What you need to do = Of the entries below, restate word for word only the section that runs from the line with "yosysWarnings 0 \" to the line with "max_clock_freq_mhz 387 \", counting both ends.
★ ★ ★ ★ ★
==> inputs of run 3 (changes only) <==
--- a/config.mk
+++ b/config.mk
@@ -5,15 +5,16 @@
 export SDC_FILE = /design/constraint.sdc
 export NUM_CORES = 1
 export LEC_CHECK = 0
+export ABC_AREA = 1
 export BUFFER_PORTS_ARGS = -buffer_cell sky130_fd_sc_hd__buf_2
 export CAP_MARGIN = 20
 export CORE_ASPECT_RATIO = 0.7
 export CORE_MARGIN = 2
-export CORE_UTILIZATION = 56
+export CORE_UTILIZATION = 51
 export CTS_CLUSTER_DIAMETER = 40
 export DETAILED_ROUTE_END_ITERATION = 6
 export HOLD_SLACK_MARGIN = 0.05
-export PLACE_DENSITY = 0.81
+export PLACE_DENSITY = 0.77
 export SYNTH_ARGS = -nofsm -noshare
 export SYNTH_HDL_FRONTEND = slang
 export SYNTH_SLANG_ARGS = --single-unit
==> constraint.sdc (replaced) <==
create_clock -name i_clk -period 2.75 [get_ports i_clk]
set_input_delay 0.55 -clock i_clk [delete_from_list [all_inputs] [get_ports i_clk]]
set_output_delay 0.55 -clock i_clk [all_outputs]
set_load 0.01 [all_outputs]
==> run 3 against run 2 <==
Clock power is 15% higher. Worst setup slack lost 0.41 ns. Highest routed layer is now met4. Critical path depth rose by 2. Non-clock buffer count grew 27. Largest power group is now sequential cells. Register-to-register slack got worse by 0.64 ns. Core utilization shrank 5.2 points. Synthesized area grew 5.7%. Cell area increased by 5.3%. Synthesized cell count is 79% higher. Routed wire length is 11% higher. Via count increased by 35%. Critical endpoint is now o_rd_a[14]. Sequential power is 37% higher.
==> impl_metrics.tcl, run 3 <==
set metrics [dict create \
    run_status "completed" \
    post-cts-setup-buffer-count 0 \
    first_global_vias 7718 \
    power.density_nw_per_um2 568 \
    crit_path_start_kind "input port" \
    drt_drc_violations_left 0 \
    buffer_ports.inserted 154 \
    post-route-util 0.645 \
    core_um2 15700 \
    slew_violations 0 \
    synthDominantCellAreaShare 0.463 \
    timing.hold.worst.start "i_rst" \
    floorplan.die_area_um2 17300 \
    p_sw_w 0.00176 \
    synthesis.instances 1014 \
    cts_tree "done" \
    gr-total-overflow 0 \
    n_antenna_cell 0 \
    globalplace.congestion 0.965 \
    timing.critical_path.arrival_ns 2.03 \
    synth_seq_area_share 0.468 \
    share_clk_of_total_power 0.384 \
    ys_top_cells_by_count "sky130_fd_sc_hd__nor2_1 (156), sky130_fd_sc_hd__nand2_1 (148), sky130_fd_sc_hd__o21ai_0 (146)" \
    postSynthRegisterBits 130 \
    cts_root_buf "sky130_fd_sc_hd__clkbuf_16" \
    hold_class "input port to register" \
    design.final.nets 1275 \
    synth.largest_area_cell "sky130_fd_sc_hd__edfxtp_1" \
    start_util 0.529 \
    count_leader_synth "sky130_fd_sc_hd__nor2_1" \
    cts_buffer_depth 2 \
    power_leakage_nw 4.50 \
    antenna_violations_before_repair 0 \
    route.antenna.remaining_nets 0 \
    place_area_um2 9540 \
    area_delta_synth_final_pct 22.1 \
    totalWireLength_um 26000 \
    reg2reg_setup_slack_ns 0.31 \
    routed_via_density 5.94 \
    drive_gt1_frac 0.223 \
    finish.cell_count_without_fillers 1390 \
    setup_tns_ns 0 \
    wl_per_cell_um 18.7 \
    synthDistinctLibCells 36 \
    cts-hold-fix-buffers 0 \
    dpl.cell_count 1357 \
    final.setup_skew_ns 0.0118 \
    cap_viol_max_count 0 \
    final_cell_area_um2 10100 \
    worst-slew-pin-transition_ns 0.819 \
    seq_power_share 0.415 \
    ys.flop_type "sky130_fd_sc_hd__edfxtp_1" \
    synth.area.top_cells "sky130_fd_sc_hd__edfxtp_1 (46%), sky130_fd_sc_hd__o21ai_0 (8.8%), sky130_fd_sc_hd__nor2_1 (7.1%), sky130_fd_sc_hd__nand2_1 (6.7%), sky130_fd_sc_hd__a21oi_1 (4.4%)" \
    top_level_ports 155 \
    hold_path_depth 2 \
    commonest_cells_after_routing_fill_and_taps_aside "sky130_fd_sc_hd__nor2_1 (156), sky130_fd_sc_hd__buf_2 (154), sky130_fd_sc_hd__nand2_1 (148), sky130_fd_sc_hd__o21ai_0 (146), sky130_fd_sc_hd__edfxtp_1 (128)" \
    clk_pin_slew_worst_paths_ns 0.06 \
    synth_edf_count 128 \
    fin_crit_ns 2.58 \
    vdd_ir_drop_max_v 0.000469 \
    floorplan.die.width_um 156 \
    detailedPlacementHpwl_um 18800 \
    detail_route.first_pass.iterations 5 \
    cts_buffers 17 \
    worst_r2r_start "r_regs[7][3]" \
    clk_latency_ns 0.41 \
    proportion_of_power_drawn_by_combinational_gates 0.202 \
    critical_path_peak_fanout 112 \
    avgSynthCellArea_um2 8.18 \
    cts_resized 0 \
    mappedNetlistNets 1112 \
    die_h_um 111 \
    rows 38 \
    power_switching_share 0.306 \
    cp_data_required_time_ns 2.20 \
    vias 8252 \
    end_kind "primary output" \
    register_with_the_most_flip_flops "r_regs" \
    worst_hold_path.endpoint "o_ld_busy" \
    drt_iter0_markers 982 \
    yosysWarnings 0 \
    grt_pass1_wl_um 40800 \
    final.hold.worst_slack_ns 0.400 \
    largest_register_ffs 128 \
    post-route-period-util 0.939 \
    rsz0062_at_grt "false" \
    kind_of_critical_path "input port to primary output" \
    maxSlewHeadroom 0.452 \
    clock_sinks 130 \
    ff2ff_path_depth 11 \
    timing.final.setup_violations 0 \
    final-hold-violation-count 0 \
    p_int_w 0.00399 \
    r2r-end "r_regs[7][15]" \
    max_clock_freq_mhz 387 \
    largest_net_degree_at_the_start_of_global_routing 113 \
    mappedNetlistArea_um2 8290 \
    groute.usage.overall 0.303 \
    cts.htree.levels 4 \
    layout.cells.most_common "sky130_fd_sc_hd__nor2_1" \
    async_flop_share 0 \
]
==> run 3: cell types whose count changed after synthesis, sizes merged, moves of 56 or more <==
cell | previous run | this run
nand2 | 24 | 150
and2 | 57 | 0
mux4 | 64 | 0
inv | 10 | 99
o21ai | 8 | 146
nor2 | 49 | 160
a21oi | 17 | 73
`src/rtl/adc_reader.sv`:
```
// adc_reader: SPI master front end for a 12-bit serial ADC with optional offset-binary to two's complement conversion
module adc_reader #(
    parameter int WIDTH        = 12,
    parameter int LEAD_BITS    = 4,
    parameter int FRAME_BITS   = 16,
    parameter int CLK_DIV      = 2,
    parameter int QUIET_CYCLES = 4,
    parameter bit SIGNED       = 1'b1
) (
    input  logic             clk,
    input  logic             reset,
    input  logic             start,
    input  logic             adc_sd,
    output logic             adc_cs,
    output logic             adc_clk,
    output logic [WIDTH-1:0] sample,
    output logic             valid,
    output logic             frame_err,
    output logic             busy
);
    typedef enum logic [1:0] {IDLE, SETUP, SHIFT, QUIET} state_t;

    localparam int CMAX = (CLK_DIV > QUIET_CYCLES) ? CLK_DIV : QUIET_CYCLES;
    localparam int CW   = $clog2(CMAX + 1);
    localparam int BW   = $clog2(FRAME_BITS + 1);
    localparam logic [CW-1:0]    DIV_LAST   = CW'(CLK_DIV - 1);
    localparam logic [CW-1:0]    QUIET_LAST = CW'(QUIET_CYCLES - 1);
    localparam logic [BW-1:0]    BIT_LAST   = BW'(FRAME_BITS - 1);
    localparam logic [BW-1:0]    LEAD_END   = BW'(LEAD_BITS);
    localparam logic [BW-1:0]    DATA_END   = BW'(LEAD_BITS + WIDTH);
    localparam logic [WIDTH-1:0] MSB_FLIP   = SIGNED ? {1'b1, {(WIDTH-1){1'b0}}} : '0;

    state_t           state_q, state_d;
    logic [CW-1:0]    cnt_q, cnt_d;
    logic [BW-1:0]    bit_q, bit_d;
    logic             high_q, high_d;
    logic             cs_q, cs_d;
    logic             sclk_q, sclk_d;
    logic [WIDTH-1:0] shreg_q, shreg_d;
    logic             err_q, err_d;
    logic [WIDTH-1:0] sample_q, sample_d;
    logic             valid_q, valid_d;
    logic             frame_err_q, frame_err_d;

    logic div_done, quiet_done, last_bit;

    assign div_done   = cnt_q == DIV_LAST;
    assign quiet_done = cnt_q == QUIET_LAST;
    assign last_bit   = bit_q == BIT_LAST;

    // State and datapath registers; reset returns the pins to their idle levels
    always_ff @(posedge clk) begin
        if (reset) begin
            state_q     <= IDLE;
            cnt_q       <= '0;
            bit_q       <= '0;
            high_q      <= 1'b0;
            cs_q        <= 1'b1;
            sclk_q      <= 1'b1;
            shreg_q     <= '0;
            err_q       <= 1'b0;
            sample_q    <= '0;
            valid_q     <= 1'b0;
            frame_err_q <= 1'b0;
        end else begin
            state_q     <= state_d;
            cnt_q       <= cnt_d;
            bit_q       <= bit_d;
            high_q      <= high_d;
            cs_q        <= cs_d;
            sclk_q      <= sclk_d;
            shreg_q     <= shreg_d;
            err_q       <= err_d;
            sample_q    <= sample_d;
            valid_q     <= valid_d;
            frame_err_q <= frame_err_d;
        end
    end

    // Next-state: a frame ends after the high phase of the last bit
    always_comb begin
        state_d = state_q;
        unique case (state_q)
            IDLE:    state_d = start ? SETUP : IDLE;
            SETUP:   state_d = div_done ? SHIFT : SETUP;
            SHIFT:   state_d = (div_done && high_q && last_bit) ? QUIET : SHIFT;
            QUIET:   state_d = quiet_done ? IDLE : QUIET;
            default: state_d = IDLE;
        endcase
    end

    // Counters, bit capture and registered pin levels derived from the upcoming state
    always_comb begin
        cnt_d       = (state_d != state_q) ? '0 : cnt_q + 1'b1;
        bit_d       = bit_q;
        high_d      = high_q;
        shreg_d     = shreg_q;
        err_d       = err_q;
        sample_d    = sample_q;
        valid_d     = 1'b0;
        frame_err_d = frame_err_q;
        unique case (state_q)
            IDLE: begin
                if (start) begin
                    bit_d   = '0;
                    high_d  = 1'b0;
                    shreg_d = '0;
                    err_d   = 1'b0;
                end
            end
            SHIFT: begin
                if (div_done) begin
                    cnt_d = '0;
                    if (!high_q) begin
                        high_d = 1'b1;
                        err_d  = err_q | ((bit_q < LEAD_END) & adc_sd);
                        if (bit_q >= LEAD_END && bit_q < DATA_END)
                            shreg_d = {shreg_q[WIDTH-2:0], adc_sd};
                    end else begin
                        high_d = 1'b0;
                        bit_d  = bit_q + 1'b1;
                        if (last_bit) begin
                            sample_d    = shreg_q ^ MSB_FLIP;
                            frame_err_d = err_q;
                            valid_d     = 1'b1;
                        end
                    end
                end
            end
            default: ;
        endcase
        cs_d   = !(state_d == SETUP || state_d == SHIFT);
        sclk_d = !(state_d == SHIFT && !high_d);
    end

    assign adc_cs    = cs_q;
    assign adc_clk   = sclk_q;
    assign sample    = sample_q;
    assign valid     = valid_q;
    assign frame_err = frame_err_q;
    assign busy      = state_q != IDLE;
endmodule

```
`config.mk`:
```
export PLATFORM = sky130hd
export DESIGN_NAME = adc_reader
export DESIGN_NICKNAME = d
export VERILOG_FILES = /design/src/rtl/adc_reader.sv
export SDC_FILE = /design/constraint.sdc
export NUM_CORES = 1
export LEC_CHECK = 0
export CAP_MARGIN = 10
export CORE_MARGIN = 2
export CORE_UTILIZATION = 55
export CTS_BUF_LIST = sky130_fd_sc_hd__clkbuf_4
export DETAILED_ROUTE_END_ITERATION = 12
export GPL_ROUTABILITY_DRIVEN = 0
export GPL_TIMING_DRIVEN = 0
export PLACE_DENSITY = 0.78
export SYNTH_ARGS = -nofsm -noshare
export SYNTH_HDL_FRONTEND = slang
export SYNTH_SLANG_ARGS = --single-unit
```
`constraint.sdc`:
```
create_clock -name clk -period 4.3 [get_ports clk]
set_input_delay 1.075 -clock clk [delete_from_list [all_inputs] [get_ports clk]]
set_output_delay 1.075 -clock clk [all_outputs]
set_load 0.1 [all_outputs]
```
--- src/rtl/uart_tx_arbiter.sv ---
// Round-robin, packet-locking arbiter sharing one UART TX FIFO write port between two byte streams.
// Define UART_ARB_STATS_EN to build the per-requester accepted-byte counters.
module uart_tx_arbiter #(
    parameter int TIMEOUT_CYCLES = 256,
    parameter int CNT_W          = 16
) (
    input  logic             i_clk,
    input  logic             i_resetn,
    input  logic             i_valid0,
    input  logic [7:0]       i_data0,
    input  logic             i_last0,
    output logic             o_ready0,
    input  logic             i_valid1,
    input  logic [7:0]       i_data1,
    input  logic             i_last1,
    output logic             o_ready1,
    input  logic             i_fifoFull,
    output logic             o_fifoWrEn,
    output logic [7:0]       o_fifoData,
    output logic [1:0]       o_grant,
    output logic             o_timeout,
    output logic [CNT_W-1:0] o_count0,
    output logic [CNT_W-1:0] o_count1
);

    localparam int TMR_W = 16;
    localparam logic [TMR_W-1:0] TMR_LAST = TMR_W'(TIMEOUT_CYCLES - 1);

    typedef enum logic [1:0] {
        IDLE   = 2'b00,
        GRANT0 = 2'b01,
        GRANT1 = 2'b10
    } state_t;

    state_t           state;
    logic             favour1;
    logic [TMR_W-1:0] idle_cnt;

    logic       xfer0;
    logic       xfer1;
    logic       xfer;
    logic       xfer_last;
    logic [7:0] xfer_data;
    logic       expire;

    // Blocking ready while a write is outstanding caps the rate at one byte
    // per two cycles, so a full flag that lags by a cycle can never overrun.
    assign o_ready0  = (state == GRANT0) & ~i_fifoFull & ~o_fifoWrEn;
    assign o_ready1  = (state == GRANT1) & ~i_fifoFull & ~o_fifoWrEn;
    assign xfer0     = i_valid0 & o_ready0;
    assign xfer1     = i_valid1 & o_ready1;
    assign xfer      = xfer0 | xfer1;
    assign xfer_last = (xfer0 & i_last0) | (xfer1 & i_last1);
    assign xfer_data = xfer1 ? i_data1 : i_data0;
    assign expire    = (state != IDLE) & ~xfer & ~i_fifoFull & (idle_cnt == TMR_LAST);
    assign o_grant   = state;

    always_ff @(posedge i_clk or negedge i_resetn) begin
        if (!i_resetn) begin
            state      <= IDLE;
            favour1    <= 1'b0;
            idle_cnt   <= '0;
            o_fifoWrEn <= 1'b0;
            o_fifoData <= 8'h00;
            o_timeout  <= 1'b0;
        end else begin
            o_fifoWrEn <= xfer;
            o_timeout  <= 1'b0;
            if (xfer) begin
                o_fifoData <= xfer_data;
            end
            case (state)
                IDLE: begin
                    idle_cnt <= '0;
                    if (i_valid0 && (!i_valid1 || !favour1)) begin
                        state <= GRANT0;
                    end else if (i_valid1) begin
                        state <= GRANT1;
                    end
                end
                default: begin
                    // A last-byte transfer outranks a same-cycle expiry.
                    if (xfer_last) begin
                        state    <= IDLE;
                        favour1  <= (state == GRANT0);
                        idle_cnt <= '0;
                    end else if (expire) begin
                        state     <= IDLE;
                        favour1   <= (state == GRANT0);
                        o_timeout <= 1'b1;
                        idle_cnt  <= '0;
                    end else if (xfer) begin
                        idle_cnt <= '0;
                    end else if (!i_fifoFull) begin
                        idle_cnt <= idle_cnt + TMR_W'(1);
                    end
                end
            endcase
        end
    end

`ifdef UART_ARB_STATS_EN
    always_ff @(posedge i_clk or negedge i_resetn) begin
        if (!i_resetn) begin
            o_count0 <= '0;
            o_count1 <= '0;
        end else begin
            if (xfer0) begin
                o_count0 <= o_count0 + CNT_W'(1);
            end
            if (xfer1) begin
                o_count1 <= o_count1 + CNT_W'(1);
            end
        end
    end
`else
    assign o_count0 = '0;
    assign o_count1 = '0;
`endif

endmodule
★ ★ ★ ★ ★
Answer for the task =
    yosysWarnings 0 \
    grt_pass1_wl_um 40800 \
    final.hold.worst_slack_ns 0.400 \
    largest_register_ffs 128 \
    post-route-period-util 0.939 \
    rsz0062_at_grt "false" \
    kind_of_critical_path "input port to primary output" \
    maxSlewHeadroom 0.452 \
    clock_sinks 130 \
    ff2ff_path_depth 11 \
    timing.final.setup_violations 0 \
    final-hold-violation-count 0 \
    p_int_w 0.00399 \
    r2r-end "r_regs[7][15]" \
    max_clock_freq_mhz 387 \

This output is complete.